Tuttavia, un sottogruppo di individui presenta una fibrillazione ventricolare (FV) che non risponde a defibrillazione (Fibrillazione ventricolare refrattaria).
Uno degli interventi che può rappresentare un’opzione possibile nelle FV refrattarie è una doppia defibrillazione esterna sequenziale (DSD).
I ricercatori dell’Ohio Health Doctors Hospital, (Columbus) si sono posti l’obiettivo di comprendere se tale procedura in queste situazioni sia davvero la più efficace.
Per fare ciò hanno esaminato l’outcome di migliaia di pazienti che hanno manifestato una FV refrattaria trattata con DSD in un setting pre-ospedaliero.
La metodologia adottata è stata la valutazione retrospettiva delle cartelle cliniche dei pazienti che hanno manifestato una FV trattata con una DSD in ambiente pre-ospedaliero nel periodo compreso tra il 1º agosto 2010 ed il 30 giugno 2014. I pazienti di età inferiore ai 17 anni sono stati esclusi dallo studio.

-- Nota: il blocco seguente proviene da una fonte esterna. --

File: config.mk
export PLATFORM = sky130hd
export DESIGN_NAME = axis_packet_dispatch_vector
export DESIGN_NICKNAME = d
export VERILOG_FILES = /design/src/rtl/axis_packet_dispatch_vector.sv
export SDC_FILE = /design/constraint.sdc
export NUM_CORES = 1
export LEC_CHECK = 0
export ABC_CLOCK_PERIOD_IN_PS = 4940
export BUFFER_PORTS_ARGS = -buffer_cell sky130_fd_sc_hd__buf_2
export CAP_MARGIN = 5
export CORE_AREA = 3 3 104 106
export DETAILED_ROUTE_END_ITERATION = 8
export DIE_AREA = 0 0 107 109
export PLACE_DENSITY = 0.7
export SETUP_SLACK_MARGIN = 0.5
export SYNTH_ARGS = -nofsm -noshare
export SYNTH_HDL_FRONTEND = slang
export SYNTH_SLANG_ARGS = --single-unit
File: constraint.sdc
create_clock -name clock -period 4.94 [get_ports clock]
set_clock_uncertainty 0.05 [all_clocks]
set_input_delay 0.988 -clock clock [delete_from_list [all_inputs] [get_ports clock]]
set_output_delay 0.988 -clock clock [all_outputs]
set_load 0.01 [all_outputs]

Gli outcomes valutati sono stati il numero di pazienti che hanno presentato un ripristino spontaneo della circolazione sanguigna, tasso di sopravvivenza alla dimissione ospedaliera ed il Cerebral Performance Category score.
RISULTATI
Su un totale di 2428 eventi di (OHCA) dodici pazienti sono stati trattati con DSD. I tempi medi di DSD e di rianimazione cardiopolmonare pre-ospedaliera sono stati rispettivamente di 27 minuti (IQR 22-33) e 32 minuti (IQR 24-38). Dei 12 pazienti sottoposti a tale procedura, la ripresa spontanea della circolazione sanguigna è stata ottenuta in tre pazienti. Nove pazienti sono invece stati convertiti in FV, tre pazienti sono sopravvissuti al momento della dimissione, e due pazienti (2/12, 17%) sono stati dimessi con Cerebral Performance Category score uguale a 1 (buona performance cerebrale).
CONCLUSIONE
La defibrillazione esterna in doppia sequenza potrebbe essere uno strumento utile per migliorare la sopravvivenza senza danni neurologici in seguito a (OHCA).
Tuttavia sono necessari ulteriori studi per dimostrare eventuali benefici nell’ordine del paziente correlati a tale procedura.